2. De beoordeling van het geschil
2.1 In geschil is of appellanten - die optreden als kopers van bloemkwekerijproducten – een aanslag waarin de verschuldigde of afgedragen heffing op grond van de Verordening PT vakheffing bloemkwekerijproducten wordt vastgesteld, dienen te ontvangen.
2.2 Verweerder stelt zich op het standpunt dat enkel de kweker en de importeur op grond van de Verordeningen bloemkwekerijproducten heffingsplichtig zijn en een aanslag krijgen. Kopers of handelaren zijn niet heffingsplichtig. De omstandigheid dat de handelaar onder bepaalde voorwaarden gelden terugbetaald krijgt, staat los van de heffingsplicht. De handelaar wordt door de omstandigheid dat hij geen aanslag krijgt niet in zijn rechtsbescherming aangetast omdat hij niet heffingsplichtig is. De omstandigheid dat de hoogte van een aanslag van de kweker niet juist zou zijn vastgesteld, verandert niets aan de omstandigheid dat de handelaar geen heffingsaanslag opgelegd krijgt. Daar is in het verweerschrift nog aan toegevoegd dat de informatie op de website niet afdoet aan de inhoud van de Verordening.
2.2 Appellanten betogen dat zij via de veiling en andere verkopers heffing afdragen en dat verweerder een aanslag zal moeten opleggen. Onduidelijk is wie heffingsplichtig is. Er zijn veel aanwijzingen op grond waarvan moet worden aangenomen dat ook kopers heffing afdragen. Zo bepaalt de Verordening dat zij restitutie kunnen krijgen, is er sprake van een eigen tarief voor de handel en wordt ook op de website van verweerder melding gemaakt van het feit dat de handelaren heffing moeten betalen. Vanuit het oogpunt van rechtsbescherming is het dan ook onaanvaardbaar dat handelaren wel betalen, maar niet in rechte op kunnen komen tegen de geheven heffing.
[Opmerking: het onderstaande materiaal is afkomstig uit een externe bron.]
**design/flow/design.v**
```verilog
module alu #(parameter DATA_WIDTH = 32, OP = 3)
(
    input wire start,
    input wire clk,
    input wire reset_n,
    input wire [DATA_WIDTH - 1 : 0] A,
    input wire [DATA_WIDTH - 1 : 0] B,
    input wire [OP - 1 : 0] op,
    output reg [DATA_WIDTH - 1 : 0] result,
    output reg done
);
  localparam AND = 3'b000;   
  localparam OR  = 3'b001;   
  localparam ADD = 3'b010;   
  localparam NOP = 3'b011;   
  localparam SUB = 3'b100;   
  localparam MUL = 3'b101;   
  localparam SLT = 3'b110;   
  reg done_reg;
  reg [DATA_WIDTH - 1 : 0] result_reg;
  always @(posedge clk or negedge reset_n) begin
    if (!reset_n) begin
      result_reg <= 32'h00000000;
    end
    else begin
      if(start) begin
        case (op)
          AND: result_reg <=  A & B;
          OR : result_reg <=  A | B;
          ADD: result_reg <=  A + B;
          SUB: result_reg <=  A - B;
          MUL: result_reg <=  A * B;
          SLT: result_reg <= (A < B) ? 32'b1 : 32'b0;
          default: result_reg <= 32'h00000000;
        endcase
      end
    end
  end
  always @(posedge clk or negedge reset_n) begin
    if(!reset_n) begin
      done_reg <= 1'b0;
    end
    else begin
      if(start && (op != NOP)) begin
        done_reg <= 1'b1;
      end
      else begin
        done_reg <= 1'b0;
      end
    end
  end
  always @(posedge clk or negedge reset_n) begin
    if (!reset_n) begin
      done <= 1'b0;
    end
    else begin
      done <= done_reg;
    end
  end
  always @(posedge clk or negedge reset_n) begin
    if (!reset_n) begin
      result <= 32'h00000000;
    end
    else begin
      result <= result_reg;
    end
  end
endmodule
```
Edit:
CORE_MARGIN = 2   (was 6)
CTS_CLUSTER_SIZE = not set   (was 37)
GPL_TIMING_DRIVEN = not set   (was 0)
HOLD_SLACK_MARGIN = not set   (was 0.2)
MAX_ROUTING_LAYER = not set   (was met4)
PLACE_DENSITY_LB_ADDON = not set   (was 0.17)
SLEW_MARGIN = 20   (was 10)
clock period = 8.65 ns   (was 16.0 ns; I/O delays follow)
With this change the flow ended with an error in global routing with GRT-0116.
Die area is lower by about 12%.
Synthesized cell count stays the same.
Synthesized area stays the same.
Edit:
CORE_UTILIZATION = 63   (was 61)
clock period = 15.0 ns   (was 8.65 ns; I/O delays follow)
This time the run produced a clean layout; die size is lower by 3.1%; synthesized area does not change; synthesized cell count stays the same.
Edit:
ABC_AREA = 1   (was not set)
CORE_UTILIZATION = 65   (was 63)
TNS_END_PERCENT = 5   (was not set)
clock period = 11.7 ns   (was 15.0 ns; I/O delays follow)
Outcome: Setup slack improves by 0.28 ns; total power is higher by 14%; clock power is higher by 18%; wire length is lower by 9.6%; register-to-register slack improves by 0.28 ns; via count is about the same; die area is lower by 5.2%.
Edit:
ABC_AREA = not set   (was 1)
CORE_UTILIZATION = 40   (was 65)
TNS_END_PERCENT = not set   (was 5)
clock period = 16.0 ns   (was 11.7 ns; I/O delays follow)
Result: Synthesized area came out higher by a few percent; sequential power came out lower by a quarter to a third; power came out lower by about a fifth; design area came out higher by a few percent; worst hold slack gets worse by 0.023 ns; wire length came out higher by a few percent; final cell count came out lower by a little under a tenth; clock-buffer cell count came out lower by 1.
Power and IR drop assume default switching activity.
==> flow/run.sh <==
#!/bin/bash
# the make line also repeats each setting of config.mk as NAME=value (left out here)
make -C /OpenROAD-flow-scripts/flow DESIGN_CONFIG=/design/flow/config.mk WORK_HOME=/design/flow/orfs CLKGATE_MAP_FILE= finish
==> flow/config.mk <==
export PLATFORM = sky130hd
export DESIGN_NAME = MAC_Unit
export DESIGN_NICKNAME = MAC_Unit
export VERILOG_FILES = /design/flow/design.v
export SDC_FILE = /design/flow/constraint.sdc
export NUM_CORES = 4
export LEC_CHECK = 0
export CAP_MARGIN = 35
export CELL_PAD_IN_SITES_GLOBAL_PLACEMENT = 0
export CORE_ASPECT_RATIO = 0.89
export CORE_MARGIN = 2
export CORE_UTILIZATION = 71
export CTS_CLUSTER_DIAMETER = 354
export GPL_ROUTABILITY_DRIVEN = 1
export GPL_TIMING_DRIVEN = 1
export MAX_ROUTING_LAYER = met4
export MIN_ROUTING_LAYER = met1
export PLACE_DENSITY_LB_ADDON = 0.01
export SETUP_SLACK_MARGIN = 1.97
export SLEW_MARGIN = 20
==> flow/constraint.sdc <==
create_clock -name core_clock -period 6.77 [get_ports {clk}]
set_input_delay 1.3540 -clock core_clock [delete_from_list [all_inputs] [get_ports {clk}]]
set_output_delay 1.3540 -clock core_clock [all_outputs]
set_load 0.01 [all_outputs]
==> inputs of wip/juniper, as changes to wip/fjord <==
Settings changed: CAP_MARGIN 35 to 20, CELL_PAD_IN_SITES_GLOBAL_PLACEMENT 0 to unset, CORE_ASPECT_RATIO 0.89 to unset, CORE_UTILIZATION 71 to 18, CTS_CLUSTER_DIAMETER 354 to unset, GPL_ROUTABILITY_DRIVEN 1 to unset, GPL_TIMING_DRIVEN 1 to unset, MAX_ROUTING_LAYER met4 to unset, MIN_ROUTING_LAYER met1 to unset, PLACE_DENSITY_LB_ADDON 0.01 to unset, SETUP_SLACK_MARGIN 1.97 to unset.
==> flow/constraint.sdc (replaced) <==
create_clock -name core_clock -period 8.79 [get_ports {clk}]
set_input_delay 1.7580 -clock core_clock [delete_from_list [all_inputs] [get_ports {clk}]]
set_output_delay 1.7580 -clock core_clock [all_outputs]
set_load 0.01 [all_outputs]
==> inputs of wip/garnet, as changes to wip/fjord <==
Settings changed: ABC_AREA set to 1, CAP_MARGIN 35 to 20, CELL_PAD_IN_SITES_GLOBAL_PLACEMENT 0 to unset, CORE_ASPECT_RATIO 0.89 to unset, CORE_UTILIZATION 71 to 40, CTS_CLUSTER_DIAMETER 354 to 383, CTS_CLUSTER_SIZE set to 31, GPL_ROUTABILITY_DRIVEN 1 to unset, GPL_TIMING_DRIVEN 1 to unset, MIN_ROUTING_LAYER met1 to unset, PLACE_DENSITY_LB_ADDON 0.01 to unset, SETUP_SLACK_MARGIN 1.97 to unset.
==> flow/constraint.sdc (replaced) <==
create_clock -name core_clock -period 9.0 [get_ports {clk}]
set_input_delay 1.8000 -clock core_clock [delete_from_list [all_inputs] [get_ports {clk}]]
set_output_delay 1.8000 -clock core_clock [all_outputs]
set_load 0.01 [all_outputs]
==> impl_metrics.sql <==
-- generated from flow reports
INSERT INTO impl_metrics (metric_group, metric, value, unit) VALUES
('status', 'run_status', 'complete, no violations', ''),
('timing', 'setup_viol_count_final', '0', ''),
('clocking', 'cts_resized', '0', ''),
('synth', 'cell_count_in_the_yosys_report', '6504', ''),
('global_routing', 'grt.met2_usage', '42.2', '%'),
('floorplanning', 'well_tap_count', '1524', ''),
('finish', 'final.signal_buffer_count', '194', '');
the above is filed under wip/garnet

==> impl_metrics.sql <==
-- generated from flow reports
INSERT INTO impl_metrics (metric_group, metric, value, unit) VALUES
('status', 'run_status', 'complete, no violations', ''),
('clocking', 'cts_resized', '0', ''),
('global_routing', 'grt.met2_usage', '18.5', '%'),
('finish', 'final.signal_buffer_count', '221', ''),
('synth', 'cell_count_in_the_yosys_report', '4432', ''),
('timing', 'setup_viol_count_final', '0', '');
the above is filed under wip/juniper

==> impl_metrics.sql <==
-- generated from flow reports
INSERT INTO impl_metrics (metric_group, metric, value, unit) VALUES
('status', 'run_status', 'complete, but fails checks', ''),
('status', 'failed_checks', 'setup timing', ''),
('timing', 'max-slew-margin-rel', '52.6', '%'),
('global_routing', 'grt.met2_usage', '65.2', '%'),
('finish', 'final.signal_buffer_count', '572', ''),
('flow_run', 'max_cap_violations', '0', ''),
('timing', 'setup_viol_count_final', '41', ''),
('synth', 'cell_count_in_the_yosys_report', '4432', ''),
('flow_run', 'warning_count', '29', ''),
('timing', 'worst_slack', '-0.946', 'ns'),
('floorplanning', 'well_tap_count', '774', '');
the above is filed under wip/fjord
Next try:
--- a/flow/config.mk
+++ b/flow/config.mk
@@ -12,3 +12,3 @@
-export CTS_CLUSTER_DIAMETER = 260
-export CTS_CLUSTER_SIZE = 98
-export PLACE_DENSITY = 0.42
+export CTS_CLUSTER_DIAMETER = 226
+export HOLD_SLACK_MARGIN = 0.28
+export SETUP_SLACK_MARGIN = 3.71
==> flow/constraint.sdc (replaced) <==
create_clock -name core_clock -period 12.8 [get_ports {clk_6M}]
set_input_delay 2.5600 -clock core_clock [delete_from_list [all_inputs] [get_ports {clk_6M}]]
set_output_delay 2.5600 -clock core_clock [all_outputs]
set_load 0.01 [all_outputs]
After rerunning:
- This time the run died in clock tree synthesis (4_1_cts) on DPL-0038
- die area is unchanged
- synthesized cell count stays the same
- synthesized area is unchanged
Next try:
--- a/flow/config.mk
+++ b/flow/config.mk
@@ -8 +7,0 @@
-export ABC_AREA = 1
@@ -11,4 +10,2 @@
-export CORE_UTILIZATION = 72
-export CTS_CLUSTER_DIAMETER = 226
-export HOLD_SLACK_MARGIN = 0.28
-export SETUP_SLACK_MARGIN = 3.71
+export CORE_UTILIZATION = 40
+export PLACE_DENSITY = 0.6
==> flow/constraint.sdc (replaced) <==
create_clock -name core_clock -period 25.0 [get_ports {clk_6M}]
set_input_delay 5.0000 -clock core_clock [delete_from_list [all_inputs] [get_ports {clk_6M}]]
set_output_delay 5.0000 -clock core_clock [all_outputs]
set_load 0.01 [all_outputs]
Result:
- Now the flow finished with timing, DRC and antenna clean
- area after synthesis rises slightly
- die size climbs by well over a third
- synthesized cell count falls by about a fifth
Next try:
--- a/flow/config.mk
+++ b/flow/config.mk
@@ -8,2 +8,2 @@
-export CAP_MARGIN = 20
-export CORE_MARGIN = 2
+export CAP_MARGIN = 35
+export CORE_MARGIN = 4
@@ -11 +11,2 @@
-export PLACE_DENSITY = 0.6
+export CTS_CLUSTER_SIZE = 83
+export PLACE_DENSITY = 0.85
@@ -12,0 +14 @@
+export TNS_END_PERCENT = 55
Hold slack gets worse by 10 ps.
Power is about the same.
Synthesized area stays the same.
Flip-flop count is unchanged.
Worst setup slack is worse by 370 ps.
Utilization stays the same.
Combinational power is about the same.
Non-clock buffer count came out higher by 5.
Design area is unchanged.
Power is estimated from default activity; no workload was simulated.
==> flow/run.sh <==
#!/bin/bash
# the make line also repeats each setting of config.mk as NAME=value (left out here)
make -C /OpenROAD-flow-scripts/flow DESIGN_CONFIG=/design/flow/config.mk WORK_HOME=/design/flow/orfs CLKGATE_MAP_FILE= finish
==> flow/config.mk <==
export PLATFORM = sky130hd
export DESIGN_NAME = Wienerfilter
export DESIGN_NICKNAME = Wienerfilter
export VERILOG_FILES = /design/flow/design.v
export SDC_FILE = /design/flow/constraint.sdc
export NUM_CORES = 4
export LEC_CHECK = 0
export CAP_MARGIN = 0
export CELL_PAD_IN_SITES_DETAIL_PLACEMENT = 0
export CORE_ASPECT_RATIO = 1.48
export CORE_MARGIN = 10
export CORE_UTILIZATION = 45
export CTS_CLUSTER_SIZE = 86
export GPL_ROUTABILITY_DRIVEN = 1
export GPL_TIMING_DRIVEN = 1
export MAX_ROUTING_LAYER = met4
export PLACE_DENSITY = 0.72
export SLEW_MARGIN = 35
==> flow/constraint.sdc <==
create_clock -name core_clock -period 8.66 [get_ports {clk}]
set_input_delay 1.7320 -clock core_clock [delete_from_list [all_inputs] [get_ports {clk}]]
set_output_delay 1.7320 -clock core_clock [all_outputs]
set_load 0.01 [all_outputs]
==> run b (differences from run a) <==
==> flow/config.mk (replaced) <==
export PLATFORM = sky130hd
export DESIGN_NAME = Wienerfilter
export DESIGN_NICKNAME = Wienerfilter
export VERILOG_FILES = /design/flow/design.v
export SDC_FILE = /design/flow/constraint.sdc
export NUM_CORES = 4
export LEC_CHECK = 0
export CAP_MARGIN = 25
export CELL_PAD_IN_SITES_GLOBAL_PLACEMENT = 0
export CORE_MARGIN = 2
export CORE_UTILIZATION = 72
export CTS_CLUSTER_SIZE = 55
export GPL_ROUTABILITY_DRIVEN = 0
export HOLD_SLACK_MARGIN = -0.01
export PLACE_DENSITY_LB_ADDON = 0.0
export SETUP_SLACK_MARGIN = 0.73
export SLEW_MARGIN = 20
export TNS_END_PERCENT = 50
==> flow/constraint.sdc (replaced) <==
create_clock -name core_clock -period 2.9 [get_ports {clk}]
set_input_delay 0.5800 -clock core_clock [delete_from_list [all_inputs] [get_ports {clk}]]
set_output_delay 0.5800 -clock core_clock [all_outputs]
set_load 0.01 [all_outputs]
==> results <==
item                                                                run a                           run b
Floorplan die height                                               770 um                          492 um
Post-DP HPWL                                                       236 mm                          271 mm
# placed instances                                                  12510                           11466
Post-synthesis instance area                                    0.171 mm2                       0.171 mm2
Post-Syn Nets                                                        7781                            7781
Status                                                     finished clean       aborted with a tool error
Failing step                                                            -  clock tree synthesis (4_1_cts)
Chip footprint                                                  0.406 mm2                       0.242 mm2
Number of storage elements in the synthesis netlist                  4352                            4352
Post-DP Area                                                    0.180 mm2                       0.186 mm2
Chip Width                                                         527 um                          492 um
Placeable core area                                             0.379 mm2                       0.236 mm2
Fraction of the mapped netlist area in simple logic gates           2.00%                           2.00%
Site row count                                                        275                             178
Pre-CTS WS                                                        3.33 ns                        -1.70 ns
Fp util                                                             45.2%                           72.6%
===== flow/design.v =====
module cordic_dds # (
   parameter DW = 16,                
   parameter PIPE_DEPTH = 14,        
   parameter limP = 16'h4dba         
)
( 
   sin_o, cos_o, err_o,
   clk, phase_i
);
   input             clk;
   input [DW-1:0]    phase_i;        
   output [DW:0]     sin_o, cos_o;   
   output [DW:0]     err_o;          
   reg [DW:0] cos_r, sin_o_r;
   reg [DW:0] x[PIPE_DEPTH:0];
   reg [DW:0] y[PIPE_DEPTH:0];
   reg [DW:0] z[PIPE_DEPTH:0];
   reg [1:0] quadrant [PIPE_DEPTH:0];
   wire [DW:0] atan_rom[PIPE_DEPTH:0];
   assign atan_rom[0] = 8189;
   assign atan_rom[1] = 4834;
   assign atan_rom[2] = 2554;
   assign atan_rom[3] = 1296;
   assign atan_rom[4] = 650;
   assign atan_rom[5] = 325;
   assign atan_rom[6] = 162;
   assign atan_rom[7] = 81;
   assign atan_rom[8] = 40;
   assign atan_rom[9] = 20;
   assign atan_rom[10] = 10;
   assign atan_rom[11] = 5;
   assign atan_rom[12] = 2;
   assign atan_rom[13] = 1;
   assign atan_rom[14] = 0;
   always @ (posedge clk) begin  
      x[0] <= {1'b0, limP};
      y[0] <= 0;
      z[0] <= {3'b0, phase_i[DW-1-2:0]};  
   end
   always @ (posedge clk) begin  
      x[1] <= x[0] - y[0];
      y[1] <= x[0] + y[0];
      z[1] <= z[0] - atan_rom[0];  
   end
   generate
      genvar k;
      for(k=1; k<PIPE_DEPTH; k=k+1) begin
         always @ (posedge clk) begin
            if (z[k][DW]) begin  
               x[k+1] <= x[k] + {{k{y[k][DW]}},y[k][DW:k]};  
               y[k+1] <= y[k] - {{k{x[k][DW]}},x[k][DW:k]};  
               z[k+1] <= z[k] + atan_rom[k];
            end else begin
               x[k+1] <= x[k] - {{k{y[k][DW]}},y[k][DW:k]};
               y[k+1] <= y[k] + {{k{x[k][DW]}},x[k][DW:k]};
               z[k+1] <= z[k] - atan_rom[k];
            end
         end
      end
   endgenerate
   always @ (posedge clk) begin
      quadrant[0] <= phase_i[DW-1:DW-2];
   end
   generate
      genvar j;
      for(j=0; j<PIPE_DEPTH; j=j+1) begin
         always @ (posedge clk) begin
            quadrant[j+1] <= quadrant[j];
         end
      end
   endgenerate
   always @ (posedge clk)
      case(quadrant[PIPE_DEPTH])
         2'b00: begin
            cos_r <= x[PIPE_DEPTH];  
            sin_o_r <= y[PIPE_DEPTH];  
         end
         2'b01: begin
            cos_r <= ~(y[PIPE_DEPTH]) + 1'b1;  
            sin_o_r <= x[PIPE_DEPTH];  
         end
         2'b10: begin
            cos_r <= ~(x[PIPE_DEPTH]) + 1'b1;  
            sin_o_r <= ~(y[PIPE_DEPTH]) + 1'b1;  
         end
         2'b11: begin
            cos_r <= y[PIPE_DEPTH];  
            sin_o_r <= ~(x[PIPE_DEPTH]) + 1'b1;  
         end
      endcase
   assign cos_o = cos_r;
   assign sin_o = sin_o_r;
   assign err_o = z[PIPE_DEPTH];
endmodule
exp/tundra:
==> flow/design.v (excerpt) <==
module SUBWAY(
    clk,
    rst_n,
    in_valid,
    init,
    in0,
    in1,
    in2,
    in3,
    out_valid,
    out
);
Size in the first run: roughly 740 cells after synthesis.
make LEC_CHECK=0 ABC_AREA=1 CAP_MARGIN=20 CORE_MARGIN=2 CORE_UTILIZATION=72 CTS_CLUSTER_DIAMETER=238 CTS_CLUSTER_SIZE=25 PLACE_DENSITY_LB_ADDON=0.14 SLEW_MARGIN=20 finish   # period 2.27 ns
run.sh (not shown) runs the stock make flow with config.mk's settings and CLKGATE_MAP_FILE=.
> inputs changed (exp/tundra -> exp/zinc)
# exp/tundra
export LEC_CHECK = 0
export ABC_AREA = 1
export CAP_MARGIN = 20
export CORE_MARGIN = 2
export CORE_UTILIZATION = 72
export CTS_CLUSTER_DIAMETER = 238
export CTS_CLUSTER_SIZE = 25
export PLACE_DENSITY_LB_ADDON = 0.14
export SLEW_MARGIN = 20
create_clock -name core_clock -period 2.27 [get_ports {clk}]
# exp/zinc
export LEC_CHECK = 0
export CAP_MARGIN = 20
export CORE_MARGIN = 2
export CORE_UTILIZATION = 72
export CTS_CLUSTER_SIZE = 25
export SLEW_MARGIN = 20
create_clock -name core_clock -period 2.27 [get_ports {clk}]
## What came out
- Synthesized area in exp/zinc is 2.9% below exp/tundra.
- For exp/tundra, the worst setup path startpoint was cur_pos[0], unlike exp/zinc, where it was cur_pos[1].
- Between exp/zinc and exp/tundra, it is exp/zinc whose layout overhead on the synthesized area is higher, by 3.6 points.
- Final HPWL from detailed placement down about 14% in exp/zinc wrt exp/tundra
- In the tables for exp/tundra and exp/zinc, count of non-CTS inverters in the layout reads higher with exp/tundra.
- exp/zinc: all stages done; final checks FAILED (negative setup slack).
- In the reports for exp/tundra and exp/zinc, the larger global-route track usage on met3 belongs to exp/zinc.
- Changes observed in exp/zinc relative to exp/tundra: number of H-tree levels level; clock input transition at the sequential cells of the worst setup and hold paths level; number of antenna-violating nets in the routed design level; mean area per synthesized cell moved up; summed negative setup slack over all endpoints moved down.
==> flow/design.v (excerpt) <==
module axi_stream_insert_header #(
    parameter DATA_WD = 32,
    parameter DATA_BYTE_WD = DATA_WD / 8,
    parameter BYTE_CNT_WD = $clog2(DATA_BYTE_WD)
) (
    input clk,
    input rst_n,
    input valid_in,
    input [DATA_WD-1 : 0] data_in,
    input [DATA_BYTE_WD-1 : 0] keep_in,
    input last_in,
    output ready_in,
    output valid_out,
    output [DATA_WD-1 : 0] data_out,
    output [DATA_BYTE_WD-1 : 0] keep_out,
    output last_out,
    input ready_out,
    input valid_insert,
    input [DATA_WD-1 : 0] header_insert,
    input [DATA_BYTE_WD-1 : 0] keep_insert,
    input [BYTE_CNT_WD : 0] byte_insert_cnt,
    output ready_insert
);
function [BYTE_CNT_WD:0]count_1;
    input [DATA_BYTE_WD-1:0] data_in;
    reg [BYTE_CNT_WD:0]cnt,n;
begin
    cnt=0;
    for (n=0;n<DATA_BYTE_WD; n=n+1) begin
        if(data_in[n])
            cnt = cnt+1'b1; 
            count_1 =cnt;
    end
end
endfunction
localparam IDEL = 4'b0001;
localparam HAEDER_INSERT = 4'b0010;
localparam WAIT = 4'b0100;
localparam IN_OUT = 4'b1000;
reg [3:0] current_state;
reg [3:0] next_state;
reg [BYTE_CNT_WD : 0] byte_insert_cnt_temp;
reg [DATA_BYTE_WD-1 : 0] keep_insert_temp;
reg [DATA_WD-1:0] mem [0:4];
reg [1:0] addr_in;
reg [1:0] addr_out;
reg[4:0] cnt_temp;
reg [DATA_BYTE_WD-1 : 0] keepin_last;
wire [BYTE_CNT_WD:0] keepin_last_count;
wire [4:0] out_cnt ;
reg [2*DATA_WD-1 : 0] data_out_reg;
reg [2*DATA_BYTE_WD-1 : 0] keep_out_reg;
reg last_out_reg;
reg [4:0]cnt_out_temp;
    assign keepin_last_count = count_1(keepin_last); 
    assign ready_in = (current_state == HAEDER_INSERT || current_state==IN_OUT)?1'b1:1'b0;
    assign ready_insert = (current_state == IDEL)?1'b1:1'b0;
    assign valid_out = (current_state == IN_OUT)?1'b1:1'b0;
    assign out_cnt = (keepin_last_count+byte_insert_cnt_temp>DATA_BYTE_WD)?cnt_temp+1'b1:cnt_temp; 
    always @(posedge clk or negedge rst_n) begin
        if(!rst_n)begin
            current_state <= IDEL;
        end else begin
            current_state <= next_state;
        end
    end
    always @(*) begin
        next_state = IDEL;
        case (current_state)
            IDEL:begin
                if(valid_insert && ready_insert) 
                    next_state = HAEDER_INSERT;
                else 
  ...
Size in the first run: ~1700 cells after synthesis, roughly 200 flip-flops.
clock: 3.65 ns
lec_check: 0
abc_area: 1
cap_margin: 30
core_margin: 2
core_utilization: 70
place_density: 0.74
slew_margin: 20
run.sh (not shown) runs the stock make flow with config.mk's settings and CLKGATE_MAP_FILE=.
The baseline finished but failed the layout checks on negative setup slack.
2.3 Het College overweegt hieromtrent als volgt.
Op grond van de Verordeningen bloemkwekerijproducten zoals die golden voor de betreffende jaren is de kweker, onderscheidenlijk de importeur, heffing verschuldigd over – kort gezegd – de door hem verhandelde bloemkwekerijproducten of teeltmateriaal. De heffing die is verschuldigd wordt opgelegd bij wege van een aanslag. Met andere woorden: met de aanslag wordt door verweerder vastgesteld welke en hoeveel heffing uiteindelijk verschuldigd is door de heffingsplichtige kweker/importeur.
De Verordeningen creëren geen heffingsplicht voor de kopers. Zie ook overweging 5.2 van de uitspraak van het College van 2 mei 2011 in de zaak AWB 09/1047 (LJN: BQ3767).
De gelden die via de veiling en andere verkopers bij de kopers in rekening worden gebracht betreft de doorberekening van een deel van de door de verkoper verschuldigde heffing door de verkoper. Op deze manier wordt bewerkstelligd dat niet alleen de eerste schakel (kwekers en importeurs) belast wordt, maar dat ook de andere schakels in de keten hun steentje bijdragen. Die doorberekening leidt – anders dan door appellanten wordt bepleit – niet tot conclusie dat de koper ook heffingsplichtig is en in die hoedanigheid heffing verschuldigd is. Wat de informatie op de website van verweerder betreft geldt dat deze informatie - voor zover op die website wordt gesteld dat “alle handelaren (…) betalen heffing” – weliswaar niet uitblinkt in duidelijkheid en mogelijk verwarring kan hebben veroorzaakt, maar dat deze informatie niet tot de conclusie leidt dat de koper heffingsplichtig is.
Nu het opleggen van de heffing bij wege van aanslag gekoppeld is aan de heffingsplicht en de koper op grond van de Verordeningen niet heffingsplichtig is, heeft verweerder het verzoek van appellanten om een aanslag terecht afgewezen en deze afwijzing in het bestreden besluit gehandhaafd.
2.4 Het beroep dient ongegrond te worden verklaard. Voor een proceskostenveroordeling bestaat geen aanleiding.